Dari balik jendela kaca sepertinya langit mulai terlihat gelap, sementara apa yang kami bahas seperti tak kunjung usai. Lihat bagaimana dr. Hardi masih duduk menjadi juru bicara di antara kami. Ia menjelaskan beberapa masalah pada jantung mas prams yang terjadi akibat kurangnya waktu tidur. Iya jauh sebelum mengenalku mas prams memang jarang tidur ia biasa berada di depan layar laptopnya hingga larut malam atau bahkan tidak tidur sama sekali. Ia seakan terobsesi bekerja, padahal sebenarnya mas prams bisa saja duduk santai ongkang kaki di rumah toh omset dari beberapa usahanya akan tetap masuk. Sepertinya obsesi itu telah terlanjur dalam ketika bayangan masa silam tak kunjung tenggelam, masa di mana ia tidak mempunyai apa-apa dan orang-orang pun menganggapnya bukan apa-apa.
"Dok.. Detak jantungnya turun lagi" Seorang suster tiba-tiba datang memotong perbincangan kami.
dr. Hardi langsung bergegas ke ruang IGD, ia meninggalkan perbincangan begitu saja. Aku, ibu, ega, dan reza berlari mengikuti dr. Hardi meski kami tidak bisa masuk ke ruang IGD. Tidak ada yang bisa kami lakukan kecuali berusaha mengintip apa yang sedang terjadi di dalam sana. Sayup-sayup aku mendengar seorang dokter berkata denyut jantung mas prams tidak terdeteksi.
Tiiiiiitttttt..
Dari dalam sana terdengar suara berdetit panjang seperti suara pada alat monitor jantung.
"Suara apa neng?" Tanya ibu pada ega.
"Sepertinya suara tanda detak jantungnya telah berhenti" Jawab ega apa adanya. Ingin rasanya ku tutup mulut ega agar tidak mengatakan sesuatu yang buruk segampang itu meski aku pun tau saat ini segala kemungkinan terburuk bisa saja terjadi pada mas prams.
"Maaf bu.." Ucap seorang suster yang baru keluar dari ruang IGD terputus karena tiba-tiba saja ibu meraung.

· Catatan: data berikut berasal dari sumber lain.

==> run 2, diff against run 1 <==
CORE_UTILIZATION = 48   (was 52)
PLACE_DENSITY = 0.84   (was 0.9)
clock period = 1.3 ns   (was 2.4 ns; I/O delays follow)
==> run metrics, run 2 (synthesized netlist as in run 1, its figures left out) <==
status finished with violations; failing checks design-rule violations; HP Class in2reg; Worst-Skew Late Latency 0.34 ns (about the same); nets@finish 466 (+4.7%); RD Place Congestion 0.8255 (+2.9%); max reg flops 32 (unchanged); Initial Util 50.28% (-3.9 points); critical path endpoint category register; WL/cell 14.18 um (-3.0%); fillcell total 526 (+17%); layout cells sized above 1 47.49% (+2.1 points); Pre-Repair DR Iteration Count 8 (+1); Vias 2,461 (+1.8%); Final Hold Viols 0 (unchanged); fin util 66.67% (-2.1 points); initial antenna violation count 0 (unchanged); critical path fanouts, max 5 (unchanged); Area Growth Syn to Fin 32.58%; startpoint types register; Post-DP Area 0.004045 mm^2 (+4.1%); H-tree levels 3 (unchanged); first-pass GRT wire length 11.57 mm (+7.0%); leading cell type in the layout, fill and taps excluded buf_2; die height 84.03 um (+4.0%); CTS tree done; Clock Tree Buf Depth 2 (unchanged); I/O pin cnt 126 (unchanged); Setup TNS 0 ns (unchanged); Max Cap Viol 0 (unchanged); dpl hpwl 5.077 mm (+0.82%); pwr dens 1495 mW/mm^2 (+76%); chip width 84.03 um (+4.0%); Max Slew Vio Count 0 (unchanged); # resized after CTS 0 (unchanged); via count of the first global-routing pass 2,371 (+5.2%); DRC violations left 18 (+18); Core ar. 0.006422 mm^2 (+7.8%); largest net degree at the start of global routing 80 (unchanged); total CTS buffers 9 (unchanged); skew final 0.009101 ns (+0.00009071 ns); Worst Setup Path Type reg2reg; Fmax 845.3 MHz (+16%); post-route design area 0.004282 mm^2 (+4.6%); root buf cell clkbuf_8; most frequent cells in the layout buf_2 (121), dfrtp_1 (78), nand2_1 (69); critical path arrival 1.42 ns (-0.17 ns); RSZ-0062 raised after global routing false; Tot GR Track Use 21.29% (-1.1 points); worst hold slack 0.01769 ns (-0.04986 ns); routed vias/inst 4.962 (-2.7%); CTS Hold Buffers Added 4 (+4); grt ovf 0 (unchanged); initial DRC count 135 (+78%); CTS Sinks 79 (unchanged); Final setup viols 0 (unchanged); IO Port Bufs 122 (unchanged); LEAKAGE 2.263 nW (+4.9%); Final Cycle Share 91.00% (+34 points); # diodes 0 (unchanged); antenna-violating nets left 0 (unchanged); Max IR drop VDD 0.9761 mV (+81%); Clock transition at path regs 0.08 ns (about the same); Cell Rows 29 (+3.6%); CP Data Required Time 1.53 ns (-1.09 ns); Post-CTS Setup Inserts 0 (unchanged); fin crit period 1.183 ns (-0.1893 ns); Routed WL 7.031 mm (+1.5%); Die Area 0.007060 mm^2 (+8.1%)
--- src/rtl/lpd_pkg.sv ---
package lpd_pkg;

    localparam int LPD_IW    = 32;
    localparam int LPD_OFS_W = 32;
    localparam int LPD_IMM_W = 16;
    localparam int LPD_REG_W = 5;

    localparam logic [2:0] LPD_OP_IMM_HI = 3'b100;
    localparam logic [5:0] LPD_OP_IDX    = 6'h1F;
    localparam logic [2:0] LPD_FN_IDX_HI = 3'b001;

    typedef enum logic {
        MODE_REG_IMM = 1'b0,
        MODE_REG_REG = 1'b1
    } lpd_mode_e;

    typedef enum logic [1:0] {
        BASE_OTHER = 2'b00,
        BASE_SP    = 2'b01,
        BASE_GP    = 2'b10
    } lpd_base_e;

    typedef struct packed {
        logic                 valid;
        lpd_mode_e            mode;
        lpd_base_e            base;
        logic [LPD_OFS_W-1:0] offset;
    } lpd_rec_t;

    typedef enum logic {
        ST_IDLE  = 1'b0,
        ST_WRITE = 1'b1
    } lpd_state_e;

endpackage

--- src/rtl/lpd_slot_decode.sv ---
module lpd_slot_decode
    import lpd_pkg::*;
#(
    parameter int SP_REG = 29,
    parameter int GP_REG = 28
) (
    input  logic [LPD_IW-1:0] instr,
    output lpd_rec_t          rec
);

    localparam logic [LPD_REG_W-1:0] SP_NUM = LPD_REG_W'(SP_REG);
    localparam logic [LPD_REG_W-1:0] GP_NUM = LPD_REG_W'(GP_REG);

    logic [5:0]           op_f;
    logic [LPD_REG_W-1:0] base_f;
    logic [LPD_IMM_W-1:0] imm_f;
    logic                 is_imm;
    logic                 is_idx;

    always_comb begin
        op_f   = instr[31:26];
        base_f = instr[25:21];
        imm_f  = instr[LPD_IMM_W-1:0];
        is_imm = (op_f[5:3] == LPD_OP_IMM_HI);
        is_idx = (op_f == LPD_OP_IDX) && (instr[5:3] == LPD_FN_IDX_HI);
    end

    always_comb begin
        rec = '0;
        if (is_imm || is_idx) begin
            rec.valid = 1'b1;
            rec.mode  = is_idx ? MODE_REG_REG : MODE_REG_IMM;
            if (base_f == SP_NUM) begin
                rec.base = BASE_SP;
            end else if (base_f == GP_NUM) begin
                rec.base = BASE_GP;
            end else begin
                rec.base = BASE_OTHER;
            end
            if (is_idx) begin
                rec.offset = '0;
            end else begin
                rec.offset = {{(LPD_OFS_W-LPD_IMM_W){imm_f[LPD_IMM_W-1]}}, imm_f};
            end
        end
    end

endmodule

--- src/rtl/lpd_ctrl.sv ---
module lpd_ctrl
    import lpd_pkg::*;
(
    input  logic clk,
    input  logic rst_n,
    input  logic fill_valid,
    output logic wr_en
);

    lpd_state_e state_q;
    lpd_state_e state_d;

    always_comb begin
        unique case (state_q)
            ST_IDLE:  state_d = fill_valid ? ST_WRITE : ST_IDLE;
            ST_WRITE: state_d = fill_valid ? ST_WRITE : ST_IDLE;
            default:  state_d = ST_IDLE;
        endcase
    end

    always_ff @(posedge clk) begin
        if (!rst_n) begin
            state_q <= ST_IDLE;
        end else begin
            state_q <= state_d;
        end
    end

    always_comb begin
        unique case (state_q)
            ST_IDLE:  wr_en = 1'b0;
            ST_WRITE: wr_en = 1'b1;
            default:  wr_en = 1'b0;
        endcase
    end

endmodule

--- src/rtl/lpd_rec_store.sv ---
module lpd_rec_store
    import lpd_pkg::*;
(
    input  logic     clk,
    input  logic     rst_n,
    input  logic     capture,
    input  lpd_rec_t rec_d,
    output lpd_rec_t rec_q
);

    always_ff @(posedge clk) begin
        if (!rst_n) begin
            rec_q <= '0;
        end else if (capture) begin
            rec_q <= rec_d;
        end
    end

endmodule

--- src/rtl/lpd_fill_predecoder.sv ---
module lpd_fill_predecoder
    import lpd_pkg::*;
#(
    parameter int SLOTS  = 4,
    parameter int SP_REG = 29,
    parameter int GP_REG = 28
) (
    input  logic                     clk,
    input  logic                     rst_n,
    input  logic                     fill_valid,
    input  logic [SLOTS*LPD_IW-1:0]  fill_line,
    output logic                     rec_we,
    output logic [SLOTS-1:0]         rec_valid,
    output logic [SLOTS-1:0]         rec_mode,
    output logic [SLOTS*2-1:0]       rec_btype,
    output logic [SLOTS*LPD_OFS_W-1:0] rec_offset
);

    lpd_ctrl u_ctrl (
        .clk        (clk),
        .rst_n      (rst_n),
        .fill_valid (fill_valid),
        .wr_en      (rec_we)
    );

    for (genvar s = 0; s < SLOTS; s++) begin : g_slot
        lpd_rec_t rec_c;
        lpd_rec_t rec_r;

        lpd_slot_decode #(
            .SP_REG (SP_REG),
            .GP_REG (GP_REG)
        ) u_dec (
            .instr (fill_line[s*LPD_IW +: LPD_IW]),
            .rec   (rec_c)
        );

        lpd_rec_store u_store (
            .clk     (clk),
            .rst_n   (rst_n),
            .capture (fill_valid),
            .rec_d   (rec_c),
            .rec_q   (rec_r)
        );

        assign rec_valid[s]                       = rec_r.valid;
        assign rec_mode[s]                        = rec_r.mode;
        assign rec_btype[s*2 +: 2]                = rec_r.base;
        assign rec_offset[s*LPD_OFS_W +: LPD_OFS_W] = rec_r.offset;
    end

endmodule

--- config.mk ---
export PLATFORM = sky130hd
export DESIGN_NAME = lpd_fill_predecoder
export DESIGN_NICKNAME = d
export VERILOG_FILES = /design/src/rtl/lpd_pkg.sv /design/src/rtl/lpd_slot_decode.sv /design/src/rtl/lpd_ctrl.sv /design/src/rtl/lpd_rec_store.sv /design/src/rtl/lpd_fill_predecoder.sv
export SDC_FILE = /design/constraint.sdc
export NUM_CORES = 1
export LEC_CHECK = 0
export BUFFER_PORTS_ARGS = -buffer_cell sky130_fd_sc_hd__buf_2
export CORE_AREA = 4 4 104 106
export CTS_CLUSTER_SIZE = 28
export DETAILED_ROUTE_END_ITERATION = 12
export DIE_AREA = 0 0 108 110
export PLACE_DENSITY_LB_ADDON = 0.05
export SETUP_SLACK_MARGIN = 0.02
export SLEW_MARGIN = 25
export SYNTH_ARGS = -nofsm -noshare
export SYNTH_HDL_FRONTEND = slang
export SYNTH_SLANG_ARGS = --single-unit
--- constraint.sdc ---
create_clock -name clk -period 1.5 [get_ports clk]
set_input_delay 0.225 -clock clk [delete_from_list [all_inputs] [get_ports clk]]
set_output_delay 0.225 -clock clk [all_outputs]
set_load 0.01 [all_outputs]
==> results.json, run 1 <==
{
  "outcome": "complete, no violations",
  "fp.coreArea_um2": 9770,
  "worst-slew-pin-transition_ps": 750,
  "finalSetupViolations": 0,
  "synth_top_area_share_pct": 43.5,
  "drive_gt1_share_pct": 53.9,
  "worstPathRequired_ps": 1270,
  "clock_skew_ps": 0,
  "final_max_slew_viol_count": 0,
  "crit_family": "flip-flops",
  "via_count": 3216,
  "rsz0062_at_grt": "false",
  "cp_slowest_cell": "dfxtp_1",
  "yosys.area.top_type": "dfxtp_1",
  "synth_area_um2": 3730,
  "cts-hold-fix-buffers": 0,
  "synth_edf_count": 0,
  "post_cts_buffers": 0,
  "io-pin-count": 276,
  "vias_per_cell": 4.67,
  "finalWeightedCongestion": 0.725,
  "synth.area.top_cells": "dfxtp_1 (44%), buf_4 (13%), a22o_1 (8.9%)",
  "synth-seq-area-share_pct": 43.5,
  "cts.repair.resized": 0,
  "peakVddDrop_uv": 498,
  "first_pass_iters": 4,
  "clockBufferDepth": 2,
  "worstSkewPairLatency_ps": 330,
  "async_flop_share_pct": 0,
  "wirelength_um": 10400,
  "min_path_type": "in -> reg",
  "ant_nets": 0,
  "drcViolationCount": 0,
  "yosysUniqueCellTypes": 34,
  "synthesis.nets": 494,
  "finalSetupTns_ps": 0,
  "grt_pass1_wl_um": 15300,
  "area_delta_synth_final_pct": 31.3,
  "leakage_nw": 2.53,
  "dp_hpwl_um": 7920,
  "holdWs_ps": 76.7,
  "fin_crit_sh_pct": 90.6,
  "cap_violations": 0,
  "fmax_mhz": 736,
  "die_width_um": 108,
  "diodes": 0,
  "critPathBufInv": 1,
  "crit_arrival_ps": 1130,
  "synth_cells": 363,
  "synth_most_common_cell": "dfxtp_1",
  "cts-root-buf": "clkbuf_8",
  "grt_pass1_vias": 3074,
  "first_iter_violations": 115,
  "period_needed_ps": 1360,
  "slew_headroom_pct": 50.0,
  "grt_max_degree": 37,
  "dieArea_um2": 11900,
  "ys.flop_type": "dfxtp_1",
  "clock_sinks": 81,
  "yosys_warnings": 0,
  "path_clk_slew_ps": 80,
  "io_buffers": 255,
  "p_per_area_nw_per_um2": 933,
  "final_nets": 681,
  "antenna_found_initial": 0,
  "postSynthAreaPerCell_um2": 10.3,
  "fp.dieH_um": 110,
  "crit_fanout": 18,
  "grt_overflow_total": 0,
  "slowest_delay_ps": 580,
  "critPathCaptureType": "output port",
  "hold_viol": 0,
  "path_class": "reg -> out",
  "htree_levels": 3,
  "ys_ff_latch": 81,
  "start_util_pct": 38.1,
  "cts_tree": "done",
  "start_kind": "register",
  "cts_buffers": 9,
  "wire_per_inst_um": 15.0,
  "rows": 36,
  "synth_common_cells": "dfxtp_1 (81), buf_4 (64), and2_1 (39)",
  "r2r_slack_ps": 540,
  "track_usage_pct": 16.5,
  "worstPathCellList": "buf_2"
}
==> metrics by stage <==
| stage | util [%] | instances | total power, mW | worst slack, ps | instance area, um2 |
|---|---|---|---|---|---|
| 6_report | 50.0 | 688 | 4.56 | 141 | 4890 |
| 5_1_grt | 50.0 | 688 | 4.79 | 20.6 | 4890 |
| 4_1_cts | 50.0 | 688 | 4.62 | 80.0 | 4890 |
| 3_5_place_dp | 47.5 | 672 | 2.69 | -12.1 | 4650 |
| 3_3_place_gp | 47.5 | 672 | 2.69 | 23.4 | 4650 |
| 2_1_floorplan | - | 363 | 2.48 | 285 | 3730 |
==> per-layer routing <==
| layer | vias up | global-route usage [%] | part of all wire, % |
|---|---|---|---|
| li1 | 1585 | - | - |
| met2 | 152 | 29.1 | 50 |
| met1 | 1468 | 18.5 | 39 |
| met4 | 0 | 5.86 | 1.2 |
| met5 | - | 0 | 0 |
| met3 | 11 | 5.94 | 10 |
==> layout by cell type (no fill, tap or decap), types with 2 or more instances in the layout <==
cell	count
buf_2	255
dfxtp_1	80
and2_1	39
a22o_1	38
nor2b_1	25
a22oi_1	23
nand2_1	16
clkbuf_8	10
buf_4	9
a21boi_1	6
nand4_1	5
o31ai_2	4
and4bb_1	3
a32o_1	3
and4b_1	3
and4bb_2	3
bufinv_16	3
nand3_1	2
o21ai_1	2
and4b_2	2
a41oi_4	2
inv_1	2
or2_2	2
o31ai_1	2
buf_12	2
==> kinds of logic (layout without fill, tap and decap cells) <==
family / count (synthesis) / in the layout / synth area share, %
compound gates: 85 / 85 / 20.7
buf+inv: 93 / 285 / 17.6
flops: 81 / 81 / 43.5
simple gates: 104 / 104 / 18.2
==> sequential cells by signal, summed over array words and instances (netlist names) <==
| register | cells |
|---|---|
| g_slot.u_store.rec_q | 80 |
| u_ctrl.state_q | 1 |
==> power breakdown <==
group | internal, mW | switching (mW)
Combinational | 0.228 | 0.216
Sequential | 2.18 | 0.0174
Clock | 1.15 | 0.776
==> worst paths after layout <==
check / from / end / cells after the start
worst max-delay path: g_slot[1].u_store.rec_q[30] / rec_offset[47] / 1
worst min-delay path: fill_line[117] / g_slot[3].u_store.rec_q[33] / 2
worst max register to register: g_slot[1].u_store.rec_q[30] / g_slot[1].u_store.rec_q[30] / 2
worst min register to register: g_slot[0].u_store.rec_q[4] / g_slot[0].u_store.rec_q[4] / 1
==> final cells by class <==
type	instances	area (um2)
clock buffers	11	141
clock inverters	5	103
fillers	961	4880
inverters	3	11.3
multi-input cells	189	1460
flip-flops and latches	81	1620
well taps	133	166
repair buffers	266	1380
(Power assumes the default switching activity.)
==> run 2, diff against run 1 <==
- CORE_AREA: 4 4 104 106 -> 2 2 108 110
- DIE_AREA: 0 0 108 110 -> 0 0 110 112
- PLACE_DENSITY: default -> 0.76
- PLACE_DENSITY_LB_ADDON: 0.05 -> default
==> run 2 against run 1 <==
Against the previous run:
- global-route usage decreased by 0.72 points
- non-clock buffer count increased by 2
- utilization decreased by 5.0 points
- sequential share of layout area decreased by 0.87 points
- final area increased by 2.8%
- register-to-register slack about the same
- largest cell class unchanged
==> results.json, run 2 (synthesized netlist as in run 1, its figures left out) <==
{
  "outcome": "complete, no violations",
  "finalWeightedCongestion": 0.800,
  "min_path_type": "in -> reg",
  "regMostFlops": "g_slot.u_store.rec_q",
  "fp.coreArea_um2": 11200,
  "dieArea_um2": 12300,
  "leakage_nw": 2.59,
  "grtUsageMet3_pct": 4.63,
  "crit_family": "flip-flops",
  "cts-hold-fix-buffers": 0,
  "fmax_mhz": 746,
  "rows": 39,
  "fill_cells": 1083,
  "io_buffers": 255,
  "finalSetupTns_ps": 0,
  "clockBufferDepth": 2,
  "htree_levels": 3,
  "die_width_um": 110,
  "worst-slew-pin-transition_ps": 737,
  "globalRouteMet2Util_pct": 28.1,
  "worstPathCellList": "buf_2",
  "io-pin-count": 276,
  "crit_arrival_ps": 1110,
  "path_class": "reg -> out",
  "finalSetupViolations": 0,
  "start_kind": "register",
  "period_needed_ps": 1340,
  "p_per_area_nw_per_um2": 1020,
  "vias_per_cell": 4.77,
  "fin_crit_sh_pct": 89.3,
  "largest_reg_flops": 80,
  "path_clk_slew_ps": 60,
  "track_usage_pct": 15.8,
  "peakVddDrop_uv": 473,
  "grt_max_degree": 39,
  "top_regs": "g_slot.u_store.rec_q: 80 flops, u_ctrl.state_q: 1 flops",
  "rsz0062_at_grt": "false",
  "grt_overflow_total": 0,
  "fin_ws_ps": 160,
  "grt_use_met1_pct": 16.6,
  "diodes": 0,
  "grt_pass1_wl_um": 15100,
  "wirelength_um": 10100,
  "worstPathRequired_ps": 1270,
  "slew_headroom_pct": 50.9,
  "grt_pass1_vias": 3251,
  "critPathBufInv": 1,
  "final_max_slew_viol_count": 0,
  "drcViolationCount": 0,
  "post_cts_buffers": 0,
  "final_nets": 683,
  "worstSkewPairLatency_ps": 330,
  "cts_buffers": 9,
  "instances_no_fill": 700,
  "hold_viol": 0,
  "dp_cells": 684,
  "finalCoreUtilization_pct": 45.0,
  "first_pass_iters": 4,
  "dp_hpwl_um": 7730,
  "wire_per_inst_um": 14.4,
  "fp.dieH_um": 112,
  "preCtsSetupSlack_ps": -3.21,
  "via_count": 3341,
  "grt_busiest_layer": "met2",
  "cts-root-buf": "clkbuf_16",
  "area_delta_synth_final_pct": 35.0,
  "first_iter_violations": 108,
  "drive_gt1_share_pct": 54.6,
  "ant_nets": 0,
  "mostFrequentLayoutCells": "buf_2 (255), dfxtp_1 (78), and2_1 (39)",
  "slowest_delay_ps": 560,
  "cap_violations": 0,
  "clock_skew_ps": 0,
  "crit_fanout": 18,
  "antenna_found_initial": 0,
  "start_util_pct": 33.3,
  "final_common_cell": "buf_2",
  "clock_sinks": 81,
  "critPathCaptureType": "output port",
  "cp_slowest_cell": "dfxtp_1",
  "cts_tree": "done"
}
==> run 2: cell count changes in the layout (fill, tap and decap cells not counted), moves of 2 or more <==
cell,delta
clkbuf_8,-7
dfxtp_2,+2
dfxtp_1,-2
clkbuf_16,+9
==> run 2: metal layers <==
metal  part of all wire, %  up-vias
met1                    39     1568
met4                   2.5        0
met2                    51      159
met5                     0        -
li1                      -     1593
met3                   8.1       21
==> run 2: cell type report <==
class | instances | area (um2) | area share, %
clock buffers | 12 | 267 | 5.30
clock inverters | 4 | 73.8 | 1.47
inverters | 3 | 11.3 | 0.224
multi-input cells | 189 | 1460 | 29.1
flip-flops and latches | 81 | 1630 | 32.3
well taps | 143 | 179 | 3.56
repair buffers | 268 | 1410 | 28.1
==> run 2: metrics by stage <==
step	total power [mW]	area (um2)	hold WS, ps
6_report	5.13	5030	90.1
5_1_grt	5.34	5030	86.1
4_1_cts	5.20	5030	71.7
3_5_place_dp	2.71	4690	442
3_3_place_gp	2.69	4690	433
2_1_floorplan	2.48	3730	321
==> run 2: power breakdown <==
group / total (mW) / internal [mW] / switching [mW]
logic: 0.455 / 0.232 / 0.223
registers: 2.20 / 2.18 / 0.0185
clock network: 2.48 / 1.59 / 0.883
total: 5.13 / 4.01 / 1.12
==> run 2: timing repair <==
| item | CTS | global route |
|---|---|---|
| endpoints found under the hold margin | 0 | 0 |
| setup endpoints to repair | 0 | 51 |
| gates resized for setup | 0 | 3 |
==> run 2: path summary, 6_finish.rpt <==
check / start / endpoint / slack, ps / depth (start not counted)
min: fill_line[21] / g_slot[0].u_store.rec_q[33] / 90 / 2
max: g_slot[2].u_store.rec_q[30] / rec_offset[90] / 160 / 1
max reg2reg: g_slot[2].u_store.rec_q[30] / g_slot[2].u_store.rec_q[30] / 540 / 2
min reg2reg: g_slot[0].u_store.rec_q[4] / g_slot[0].u_store.rec_q[4] / 460 / 1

"Mpreet.." Ibu sesenggukkan memanggil-manggil mas prams.
"Apa yang terjadi sus?" Tanyaku di antara ratapan ibu.
"Maaf mbak, dokter meminta orang tua pasien untuk masuk karena kemungkinan pasi..en..." Ucap suster lagi-lagi terputus karena kini aku beranjak meminta suster untuk masuk bersamaku.
"Bu, aku janji semuanya akan baik-baik saja" Ucapku sebelum masuk ruang IGD. Lagi-lagi aku berlagak seolah aku orang yang paling berhak atas diri mas prams, aku berlagak seolah aku orang yang paling bisa mengendalikan mas prams bahkan di saat nyawanya telah berada di ujung kematian. Angkuh memang, tatkala aku berpikir bisa membelokkan sebuah takdir kematian hanya karena aku yakin mas prams menggilaiku dengan segenap hidup dan matinya.